Helpful.
Quoting historical documents is fine. However, there has been a shift in opinion amongst Labour supporters for example towards a two-state solution that recognizes a Palestinian right to statehood.
Quoting historical documents constitutes a large measure of what I do 8 hours a day. Examining them is what has influenced my thinking on this issue.
It is History that also teaches me that Two State solutions are not particularly successful and run counter to the development of civilization. I distrust lip service paid to such solutions. Oslo for instance would have resulted in an nonviable Palestinian State clinging to a mere vestige of a territory of which, at the outset, in 1948, Jews owned about 7%. I cannot see that this would have brought a peaceful settlement of this conflict. The success of any such partition agreement is, in my view, directly relative to its perceived fairness.

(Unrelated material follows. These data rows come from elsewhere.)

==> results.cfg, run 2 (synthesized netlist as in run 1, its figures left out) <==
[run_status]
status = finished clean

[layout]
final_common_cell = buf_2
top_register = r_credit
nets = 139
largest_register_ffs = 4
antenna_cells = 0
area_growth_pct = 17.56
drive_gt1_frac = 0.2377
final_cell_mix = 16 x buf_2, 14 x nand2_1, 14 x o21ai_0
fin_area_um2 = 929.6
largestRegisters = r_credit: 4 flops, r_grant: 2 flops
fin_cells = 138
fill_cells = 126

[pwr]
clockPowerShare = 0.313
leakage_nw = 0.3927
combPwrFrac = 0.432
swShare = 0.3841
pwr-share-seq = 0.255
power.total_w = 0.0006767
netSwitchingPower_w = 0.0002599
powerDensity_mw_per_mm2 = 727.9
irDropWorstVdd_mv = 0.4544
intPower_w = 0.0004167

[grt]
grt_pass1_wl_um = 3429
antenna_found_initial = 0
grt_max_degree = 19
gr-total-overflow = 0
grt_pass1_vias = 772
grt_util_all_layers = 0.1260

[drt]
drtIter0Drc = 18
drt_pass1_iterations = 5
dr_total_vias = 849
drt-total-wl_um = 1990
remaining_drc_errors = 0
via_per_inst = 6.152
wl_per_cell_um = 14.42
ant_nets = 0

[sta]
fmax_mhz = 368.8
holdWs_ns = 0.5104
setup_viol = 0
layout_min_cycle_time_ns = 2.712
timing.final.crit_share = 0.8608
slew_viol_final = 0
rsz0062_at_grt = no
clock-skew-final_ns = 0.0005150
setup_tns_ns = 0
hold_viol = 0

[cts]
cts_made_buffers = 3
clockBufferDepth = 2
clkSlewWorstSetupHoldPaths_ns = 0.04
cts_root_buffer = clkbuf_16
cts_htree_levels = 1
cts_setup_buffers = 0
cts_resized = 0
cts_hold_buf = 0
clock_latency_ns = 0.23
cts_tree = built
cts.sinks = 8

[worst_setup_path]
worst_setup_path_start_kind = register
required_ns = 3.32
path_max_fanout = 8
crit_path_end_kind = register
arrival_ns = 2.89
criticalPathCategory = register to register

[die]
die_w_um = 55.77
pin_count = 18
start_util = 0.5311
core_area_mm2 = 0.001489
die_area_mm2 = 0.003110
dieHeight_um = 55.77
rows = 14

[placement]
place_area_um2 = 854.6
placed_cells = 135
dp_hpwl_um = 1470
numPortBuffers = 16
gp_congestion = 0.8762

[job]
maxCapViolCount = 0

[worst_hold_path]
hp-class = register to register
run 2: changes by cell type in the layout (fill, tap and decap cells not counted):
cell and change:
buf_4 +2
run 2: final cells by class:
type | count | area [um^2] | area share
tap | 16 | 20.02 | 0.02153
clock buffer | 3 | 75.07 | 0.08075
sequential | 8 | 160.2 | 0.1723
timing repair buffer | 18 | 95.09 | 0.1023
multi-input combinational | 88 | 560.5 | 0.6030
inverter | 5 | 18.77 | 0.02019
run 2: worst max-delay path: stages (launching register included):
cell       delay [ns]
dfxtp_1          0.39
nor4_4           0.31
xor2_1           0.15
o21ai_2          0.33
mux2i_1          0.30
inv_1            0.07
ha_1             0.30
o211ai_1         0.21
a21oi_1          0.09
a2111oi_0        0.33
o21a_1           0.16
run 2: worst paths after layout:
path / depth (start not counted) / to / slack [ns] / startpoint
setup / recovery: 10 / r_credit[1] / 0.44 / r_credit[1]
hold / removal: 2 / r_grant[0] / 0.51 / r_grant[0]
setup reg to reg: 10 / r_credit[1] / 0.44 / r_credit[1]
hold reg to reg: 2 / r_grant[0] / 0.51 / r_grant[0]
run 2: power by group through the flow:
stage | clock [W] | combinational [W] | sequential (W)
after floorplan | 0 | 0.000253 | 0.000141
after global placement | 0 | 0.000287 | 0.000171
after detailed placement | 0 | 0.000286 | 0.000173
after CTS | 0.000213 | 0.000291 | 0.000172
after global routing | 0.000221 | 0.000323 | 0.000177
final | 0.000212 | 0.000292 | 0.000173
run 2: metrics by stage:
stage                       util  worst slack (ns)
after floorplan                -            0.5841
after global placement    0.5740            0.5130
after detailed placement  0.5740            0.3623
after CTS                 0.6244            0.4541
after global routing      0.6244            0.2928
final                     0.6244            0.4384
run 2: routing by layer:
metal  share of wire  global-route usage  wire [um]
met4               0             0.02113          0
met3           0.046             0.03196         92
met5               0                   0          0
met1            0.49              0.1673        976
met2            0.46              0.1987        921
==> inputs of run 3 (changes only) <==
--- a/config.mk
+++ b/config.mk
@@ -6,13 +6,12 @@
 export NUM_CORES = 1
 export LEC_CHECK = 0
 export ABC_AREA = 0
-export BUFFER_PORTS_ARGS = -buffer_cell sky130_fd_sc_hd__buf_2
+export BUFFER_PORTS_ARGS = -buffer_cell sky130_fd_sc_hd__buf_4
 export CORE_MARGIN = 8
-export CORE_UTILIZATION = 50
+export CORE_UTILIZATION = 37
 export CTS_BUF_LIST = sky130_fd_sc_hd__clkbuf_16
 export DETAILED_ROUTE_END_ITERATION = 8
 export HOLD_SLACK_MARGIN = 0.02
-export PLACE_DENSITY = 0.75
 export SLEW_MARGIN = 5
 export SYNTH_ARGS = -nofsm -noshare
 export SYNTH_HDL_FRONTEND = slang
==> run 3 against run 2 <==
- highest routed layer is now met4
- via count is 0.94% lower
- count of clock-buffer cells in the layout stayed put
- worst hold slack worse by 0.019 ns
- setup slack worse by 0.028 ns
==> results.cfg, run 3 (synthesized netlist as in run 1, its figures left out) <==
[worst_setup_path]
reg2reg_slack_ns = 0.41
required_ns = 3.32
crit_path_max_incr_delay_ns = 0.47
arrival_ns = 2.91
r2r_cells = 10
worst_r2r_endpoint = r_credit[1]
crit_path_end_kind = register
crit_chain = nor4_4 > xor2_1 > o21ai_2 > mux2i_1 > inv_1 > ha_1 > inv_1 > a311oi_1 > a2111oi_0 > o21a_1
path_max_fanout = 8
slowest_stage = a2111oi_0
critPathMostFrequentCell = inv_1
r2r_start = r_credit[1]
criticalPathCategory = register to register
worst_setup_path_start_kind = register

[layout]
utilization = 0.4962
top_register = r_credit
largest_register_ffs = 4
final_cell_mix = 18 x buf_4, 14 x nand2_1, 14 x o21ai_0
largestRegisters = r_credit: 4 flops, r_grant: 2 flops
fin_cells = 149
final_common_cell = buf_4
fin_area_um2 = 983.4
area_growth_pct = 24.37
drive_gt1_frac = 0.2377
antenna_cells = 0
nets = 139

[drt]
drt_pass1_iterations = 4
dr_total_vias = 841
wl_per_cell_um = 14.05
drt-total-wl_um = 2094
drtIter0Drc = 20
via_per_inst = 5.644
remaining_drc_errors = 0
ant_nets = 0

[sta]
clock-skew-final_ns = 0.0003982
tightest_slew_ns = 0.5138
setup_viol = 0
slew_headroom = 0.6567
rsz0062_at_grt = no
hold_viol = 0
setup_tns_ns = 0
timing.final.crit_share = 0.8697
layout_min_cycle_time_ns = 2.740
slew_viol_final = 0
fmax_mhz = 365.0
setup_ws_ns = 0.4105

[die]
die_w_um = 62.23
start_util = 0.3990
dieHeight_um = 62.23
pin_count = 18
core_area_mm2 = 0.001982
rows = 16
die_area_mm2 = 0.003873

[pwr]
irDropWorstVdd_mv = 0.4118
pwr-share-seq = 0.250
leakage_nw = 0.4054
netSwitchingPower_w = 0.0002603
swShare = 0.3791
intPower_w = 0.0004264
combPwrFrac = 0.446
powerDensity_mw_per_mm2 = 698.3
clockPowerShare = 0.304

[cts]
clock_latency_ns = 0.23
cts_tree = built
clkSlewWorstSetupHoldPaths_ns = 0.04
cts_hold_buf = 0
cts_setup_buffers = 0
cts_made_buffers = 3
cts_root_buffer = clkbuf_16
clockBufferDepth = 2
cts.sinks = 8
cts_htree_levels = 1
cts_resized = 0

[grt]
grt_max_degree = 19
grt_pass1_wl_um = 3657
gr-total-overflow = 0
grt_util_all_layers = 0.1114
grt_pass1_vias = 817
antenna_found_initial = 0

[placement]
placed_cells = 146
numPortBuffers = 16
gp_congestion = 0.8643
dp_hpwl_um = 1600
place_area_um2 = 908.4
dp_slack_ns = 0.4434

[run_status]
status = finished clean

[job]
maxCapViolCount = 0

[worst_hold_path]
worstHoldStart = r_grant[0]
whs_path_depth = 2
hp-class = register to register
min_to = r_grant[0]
$ cat config.mk
export PLATFORM = sky130hd
export DESIGN_NAME = bcd_7seg_scan_driver_flat
export DESIGN_NICKNAME = d
export VERILOG_FILES = /design/src/rtl/seg7_pkg.sv /design/src/rtl/bcd_7seg_scan_driver_if.sv /design/src/rtl/bcd_to_seg7_dec.sv /design/src/rtl/bcd_7seg_scan_driver.sv /design/src/flat_wrapper.sv
export SDC_FILE = /design/constraint.sdc
export NUM_CORES = 1
export LEC_CHECK = 0
export ABC_AREA = 1
export BUFFER_PORTS_ARGS = -buffer_cell sky130_fd_sc_hd__buf_2
export CAP_MARGIN = 5
export CORE_ASPECT_RATIO = 1.25
export CORE_MARGIN = 4
export CORE_UTILIZATION = 58
export DETAILED_ROUTE_END_ITERATION = 10
export PLACE_DENSITY = 0.85
export SLEW_MARGIN = 15
export SYNTH_ARGS = -nofsm -noshare
export SYNTH_HDL_FRONTEND = slang
export SYNTH_SLANG_ARGS = --single-unit
$ cat constraint.sdc
create_clock -name clk -period 1.9 [get_ports clk]
set_clock_uncertainty 0.15 [all_clocks]
set_input_delay 0.095 -clock clk [delete_from_list [all_inputs] [get_ports clk]]
set_output_delay 0.095 -clock clk [all_outputs]
set_load 0.01 [all_outputs]
$ cat src/rtl/seg7_pkg.sv
// Shared 7-segment definitions: active-low digit patterns and the BCD decode helper.
package seg7_pkg;

    typedef logic [6:0] seg7_t;

    localparam seg7_t SEG7_BLANK = 7'h7F;

    // {a,b,c,d,e,f,g}, a = MSB, 0 = segment lit
    localparam seg7_t SEG7_DIGIT [0:9] = '{
        7'b0000001, 7'b1001111, 7'b0010010, 7'b0000110, 7'b1001100,
        7'b0100100, 7'b0100000, 7'b0001111, 7'b0000000, 7'b0000100
    };

    function automatic seg7_t seg7_decode(input logic [3:0] bcd);
        if (bcd > 4'd9)
            return SEG7_BLANK;
        return SEG7_DIGIT[bcd];
    endfunction

endpackage

$ cat src/rtl/bcd_7seg_scan_driver_if.sv
// Datapath-side bus of the scan driver: load/data inputs and the registered pin outputs.
interface bcd_7seg_scan_driver_if #(
    parameter int NUM_DIGITS = 4
);
    logic                      en;
    logic                      load;
    logic [4*NUM_DIGITS-1:0]   bcd_in;
    logic [NUM_DIGITS-1:0]     dp_in;
    logic                      blank_lz;
    logic [6:0]                seg;
    logic                      dp;
    logic [NUM_DIGITS-1:0]     an;
    logic                      frame_done;

    modport master (
        output en, load, bcd_in, dp_in, blank_lz,
        input  seg, dp, an, frame_done
    );

    modport slave (
        input  en, load, bcd_in, dp_in, blank_lz,
        output seg, dp, an, frame_done
    );
endinterface

$ cat src/rtl/bcd_to_seg7_dec.sv
// Combinational BCD digit to active-low segment pattern; codes 10..15 decode blank.
module bcd_to_seg7_dec
    import seg7_pkg::*;
(
    input  logic [3:0] bcd,
    output seg7_t      seg
);
    assign seg = seg7_decode(bcd);
endmodule

$ cat src/rtl/bcd_7seg_scan_driver.sv
// Time-multiplexed N-digit 7-segment driver: shadow capture, slot prescaler, digit scan,
// leading-zero blanking and a one-cycle dark gap at the start of every slot.
module bcd_7seg_scan_driver
    import seg7_pkg::*;
#(
    parameter int NUM_DIGITS     = 4,
    parameter int REFRESH_DIV    = 50000,
    parameter int SEG_ACTIVE_LOW = 1,
    parameter int AN_ACTIVE_LOW  = 1
) (
    input logic                    clk,
    input logic                    rst,
    bcd_7seg_scan_driver_if.slave  bus
);
    localparam int CNT_W = $clog2(REFRESH_DIV);
    localparam int IDX_W = (NUM_DIGITS > 1) ? $clog2(NUM_DIGITS) : 1;

    localparam seg7_t                 SEG_OFF = (SEG_ACTIVE_LOW != 0) ? 7'h7F : 7'h00;
    localparam logic                  DP_OFF  = (SEG_ACTIVE_LOW != 0);
    localparam logic [NUM_DIGITS-1:0] AN_OFF  = (AN_ACTIVE_LOW != 0) ?
                                                {NUM_DIGITS{1'b1}} : {NUM_DIGITS{1'b0}};

    logic  [NUM_DIGITS-1:0][3:0] shadow_bcd;
    logic  [NUM_DIGITS-1:0]      shadow_dp;
    logic  [CNT_W-1:0]           cnt;
    logic  [IDX_W-1:0]           idx;
    seg7_t [NUM_DIGITS-1:0]      dec_seg;
    logic  [NUM_DIGITS-1:0]      blank_mask;
    logic  [NUM_DIGITS-1:0]      an_sel;
    logic                        slot_end;
    logic                        frame_end;
    logic                        lz_run;

    seg7_t                       seg_n;
    logic                        dp_n;
    logic  [NUM_DIGITS-1:0]      an_n;
    seg7_t                       seg_q;
    logic                        dp_q;
    logic  [NUM_DIGITS-1:0]      an_q;
    logic                        frame_done_q;

    for (genvar i = 0; i < NUM_DIGITS; i++) begin : g_digit
        bcd_to_seg7_dec u_dec (
            .bcd (shadow_bcd[i]),
            .seg (dec_seg[i])
        );
    end

    // Digit i>0 is a leading zero when it and every digit above it is exactly 4'h0.
    always_comb begin
        lz_run     = 1'b1;
        blank_mask = '0;
        for (int i = NUM_DIGITS - 1; i > 0; i--) begin
            lz_run        = lz_run && (shadow_bcd[i] == 4'h0);
            blank_mask[i] = bus.blank_lz && lz_run;
        end
    end

    assign slot_end  = (cnt == CNT_W'(REFRESH_DIV - 1));
    assign frame_end = slot_end && (idx == IDX_W'(NUM_DIGITS - 1));
    assign an_sel    = NUM_DIGITS'(1) << idx;

    // cnt==0 is the anti-ghost gap: anodes released while the segment pattern changes.
    always_comb begin
        seg_n = SEG_OFF;
        dp_n  = DP_OFF;
        an_n  = AN_OFF;
        if (bus.en && (cnt != '0)) begin
            an_n  = (AN_ACTIVE_LOW != 0) ? ~an_sel : an_sel;
            seg_n = blank_mask[idx] ? SEG7_BLANK : dec_seg[idx];
            if (SEG_ACTIVE_LOW == 0)
                seg_n = ~seg_n;
            dp_n  = (SEG_ACTIVE_LOW != 0) ? ~shadow_dp[idx] : shadow_dp[idx];
        end
    end

    always_ff @(posedge clk) begin
        if (rst) begin
            shadow_bcd   <= '0;
            shadow_dp    <= '0;
            cnt          <= '0;
            idx          <= '0;
            seg_q        <= SEG_OFF;
            dp_q         <= DP_OFF;
            an_q         <= AN_OFF;
            frame_done_q <= 1'b0;
        end else begin
            if (bus.load) begin
                shadow_bcd <= bus.bcd_in;
                shadow_dp  <= bus.dp_in;
            end
            if (bus.en) begin
                if (slot_end) begin
                    cnt <= '0;
                    idx <= frame_end ? '0 : idx + 1'b1;
                end else begin
                    cnt <= cnt + 1'b1;
                end
            end
            seg_q        <= seg_n;
            dp_q         <= dp_n;
            an_q         <= an_n;
            frame_done_q <= bus.en && frame_end;
        end
    end

    assign bus.seg        = seg_q;
    assign bus.dp         = dp_q;
    assign bus.an         = an_q;
    assign bus.frame_done = frame_done_q;

endmodule

$ cat src/flat_wrapper.sv
// flat-port wrapper written by rule: the top's interface ports become plain ports
module bcd_7seg_scan_driver_flat import seg7_pkg::*;
#(
    parameter int NUM_DIGITS     = 4,
    parameter int REFRESH_DIV    = 50000,
    parameter int SEG_ACTIVE_LOW = 1,
    parameter int AN_ACTIVE_LOW  = 1
)
  (clk, rst, bus_en, bus_load, bus_bcd_in, bus_dp_in, bus_blank_lz, bus_seg, bus_dp, bus_an, bus_frame_done);
  bcd_7seg_scan_driver_if #(.NUM_DIGITS(NUM_DIGITS)) bus_i ();
  input logic clk;
  input logic rst;
  input wire logic [$bits(bus_i.en)-1:0] bus_en;
  input wire logic [$bits(bus_i.load)-1:0] bus_load;
  input wire logic [$bits(bus_i.bcd_in)-1:0] bus_bcd_in;
  input wire logic [$bits(bus_i.dp_in)-1:0] bus_dp_in;
  input wire logic [$bits(bus_i.blank_lz)-1:0] bus_blank_lz;
  output wire logic [$bits(bus_i.seg)-1:0] bus_seg;
  output wire logic [$bits(bus_i.dp)-1:0] bus_dp;
  output wire logic [$bits(bus_i.an)-1:0] bus_an;
  output wire logic [$bits(bus_i.frame_done)-1:0] bus_frame_done;
  assign bus_i.en = bus_en;
  assign bus_i.load = bus_load;
  assign bus_i.bcd_in = bus_bcd_in;
  assign bus_i.dp_in = bus_dp_in;
  assign bus_i.blank_lz = bus_blank_lz;
  assign bus_seg = bus_i.seg;
  assign bus_dp = bus_i.dp;
  assign bus_an = bus_i.an;
  assign bus_frame_done = bus_i.frame_done;
  bcd_7seg_scan_driver #(.NUM_DIGITS(NUM_DIGITS), .REFRESH_DIV(REFRESH_DIV), .SEG_ACTIVE_LOW(SEG_ACTIVE_LOW), .AN_ACTIVE_LOW(AN_ACTIVE_LOW)) u_core (.clk(clk), .rst(rst), .bus(bus_i));
endmodule
==> results.sh <==
export IMPL_antenna_cells=0
export IMPL_place_port_buffers=37
export IMPL_setup_tns_ns=0
export IMPL_syn_nets=512
export IMPL_max_freq_ghz=0.571
export IMPL_drt_iter0_markers=149
export IMPL_mostFrequentLayoutCells="nand2_1 (129), nor2_1 (60), dfxtp_1 (51)"
export IMPL_track_usage_pct=23.4
export IMPL_grt_first_pass_wirelength_microns=12000
export IMPL_dp_hpwl_microns=5320
export IMPL_fillers=446
export IMPL_finalSetupViolCount=0
export IMPL_initial_utilization_pct=59.6
export IMPL_antenna_found_initial=0
export IMPL_holdCritPathClass="in2reg"
export IMPL_clk_insertion_delay_late_ns=0.30
export IMPL_synthAdderAreaFrac_pct=10.7
export IMPL_cp_num_buf_inv=5
export IMPL_arrival_ns=1.85
export IMPL_synth_area_leaders="dfxtp_1 (34%), nand2_1 (16%), ha_1 (11%)"
export IMPL_numCtsBuffers=5
export IMPL_final_area_sq_um=3640
export IMPL_antenna_left=0
export IMPL_syn_area_sq_um=3030
export IMPL_ys_ff_latch=51
export IMPL_total_power_uw=2130
export IMPL_clk_path_buf_depth=2
export IMPL_die_h_microns=88.8
export IMPL_rows=29
export IMPL_status="finished clean"
export IMPL_fin_crit_ns=1.75
export IMPL_synth_compound_area_share_pct=10.4
export IMPL_reg2reg_depth=10
export IMPL_irDropWorstVdd_mv=0.416
export IMPL_area_growth_synth_to_final_pct=20.1
export IMPL_p_leak_uw=0.00178
export IMPL_placed_area_sq_um=3300
export IMPL_drv_cap=0
export IMPL_routabilityCongestion=0.906
export IMPL_p_per_area_nw_per_um2=585
export IMPL_ys_seq_area_share_pct=33.7
export IMPL_slew_headroom_pct=73.5
export IMPL_worst_path_most_repeated_cell="dlygate4sd3_1"
export IMPL_syn_inst=461
export IMPL_vias=3074
export IMPL_drc_errors=0
export IMPL_cts_htree_levels=2
export IMPL_fin_nets=579
export IMPL_layout_commonest_cell="nand2_1"
export IMPL_grt_pass1_vias=2894
export IMPL_post_cts_setup_buffer_count=0
export IMPL_drt_wl_total_microns=7100
export IMPL_dieArea_sq_um=6450
export IMPL_slowest_stage="dlygate4sd3_1"
export IMPL_timing_final_hold_violations=0
export IMPL_setup_worst_path_class="in2reg"
export IMPL_cp_max_fo=28
export IMPL_synth_top_family_by_area="simple AND/OR/NAND/NOR gates"
export IMPL_core_sq_um=5080
export IMPL_clkSinkCount=51
export IMPL_synth_xor_area_share_pct=0.868
export IMPL_drive_gt1_share_pct=12.1
export IMPL_cp_data_required_time_ns=2.00
export IMPL_synth_top_area_share_pct=33.7
export IMPL_wl_per_cell_microns=12.0
export IMPL_firstDrtPassIters=7
export IMPL_ys_types=26
export IMPL_cts_tree="yes"
export IMPL_hold_path_depth=4
export IMPL_slew_violations=0
export IMPL_finalCritPeriodShare_pct=92.1
export IMPL_ioPinCount=38
export IMPL_via_per_inst=5.20
export IMPL_crit_chain="dlygate4sd3_1 -> buf_2 -> clkinv_1 -> buf_6 -> o21ai_0 -> nor2_1 -> dlygate4sd3_1"
export IMPL_crit_family="buffers and inverters"
export IMPL_worstSetupPathDepth=7
export IMPL_ys_warn_count=0
export IMPL_synth_area_per_cell_sq_um=6.57
export IMPL_fp_dieW_microns=72.6
export IMPL_synth_top_cell_by_area="dfxtp_1"
export IMPL_clk_pin_slew_ns=0.09
export IMPL_startpoint_type="primary input"
export IMPL_tightest_slew_ns=0.397
export IMPL_synthSimpleGateAreaFrac_pct=36.7
export IMPL_cp_end_kind="register"
export IMPL_crit_path_max_incr_delay_ns=0.56
export IMPL_cts_root_buffer_cell="clkbuf_8"
export IMPL_grt_max_degree=35
export IMPL_rsz0062_at_grt="no"
export IMPL_grt_overflow=0
export IMPL_synth_mux_area_share_pct=0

Only in topics outside of my own sphere of interest do I allow my thinking to be influenced by others, and then only when I am reasonably assured that it is scholarship that drives the investigation rather than partisanship.
Kattey has provided an example.
The last two times the Arabs conquered Jerusalem/Israel, the majority of the Jews were on the forced Diaspora. The Jews are now home and will never allow it to be taken again.
Professor of History at Tel Aviv University, Shlomo Sand, has written extensively on the Diaspora:
From:
Israel deliberately forgets its history
Zionist nationalist myth of enforced exile
by Schlomo Sand
Le Monde Diplomatique
September 2008
Translated by Donald Hounam
"But during the 1980s an earthquake shook these founding myths. The discoveries made by the “new archaeology” discredited a great exodus in the 13th century BC. Moses could not have led the Hebrews out of Egypt into the Promised Land, for the good reason that the latter was Egyptian territory at the time. And there is no trace of either a slave revolt against the pharaonic empire or of a sudden conquest of Canaan by outsiders.
Nor is there any trace or memory of the magnificent kingdom of David and Solomon. Recent discoveries point to the existence, at the time, of two small kingdoms: Israel, the more powerful, and Judah, the future Judea. The general population of Judah did not go into 6th century BC exile: only its political and intellectual elite were forced to settle in Babylon. This decisive encounter with Persian religion gave birth to Jewish monotheism.
Then there is the question of the exile of 70 AD. There has been no real research into this turning point in Jewish history, the cause of the diaspora. And for a simple reason: the Romans never exiled any nation from anywhere on the eastern seaboard of the Mediterranean. Apart from enslaved prisoners, the population of Judea continued to live on their lands, even after the destruction of the second temple. Some converted to Christianity in the 4th century, while the majority embraced Islam during the 7th century Arab conquest."
The very unpopularity of Sand's thesis adds credibility. Historians such as Ilan Pappe have had their lives disrupted by publishing books that question the dominant narrative in Israel. Furthermore, the archaeological record seems to support him:
“The extended kingdoms of David and Solomon, on which the Zionists base their territorial demands, endured for only about 73 years...Then it fell apart...[Even] if we allow independence to the entire life of the ancient Jewish kingdoms, from David’s conquest of Canaan in 1000 B.C. to the wiping out of Judah in 586 B.C., we arrive at [only] a 414 year Jewish rule.” Illene Beatty, “Arab and Jew in the Land of Canaan.”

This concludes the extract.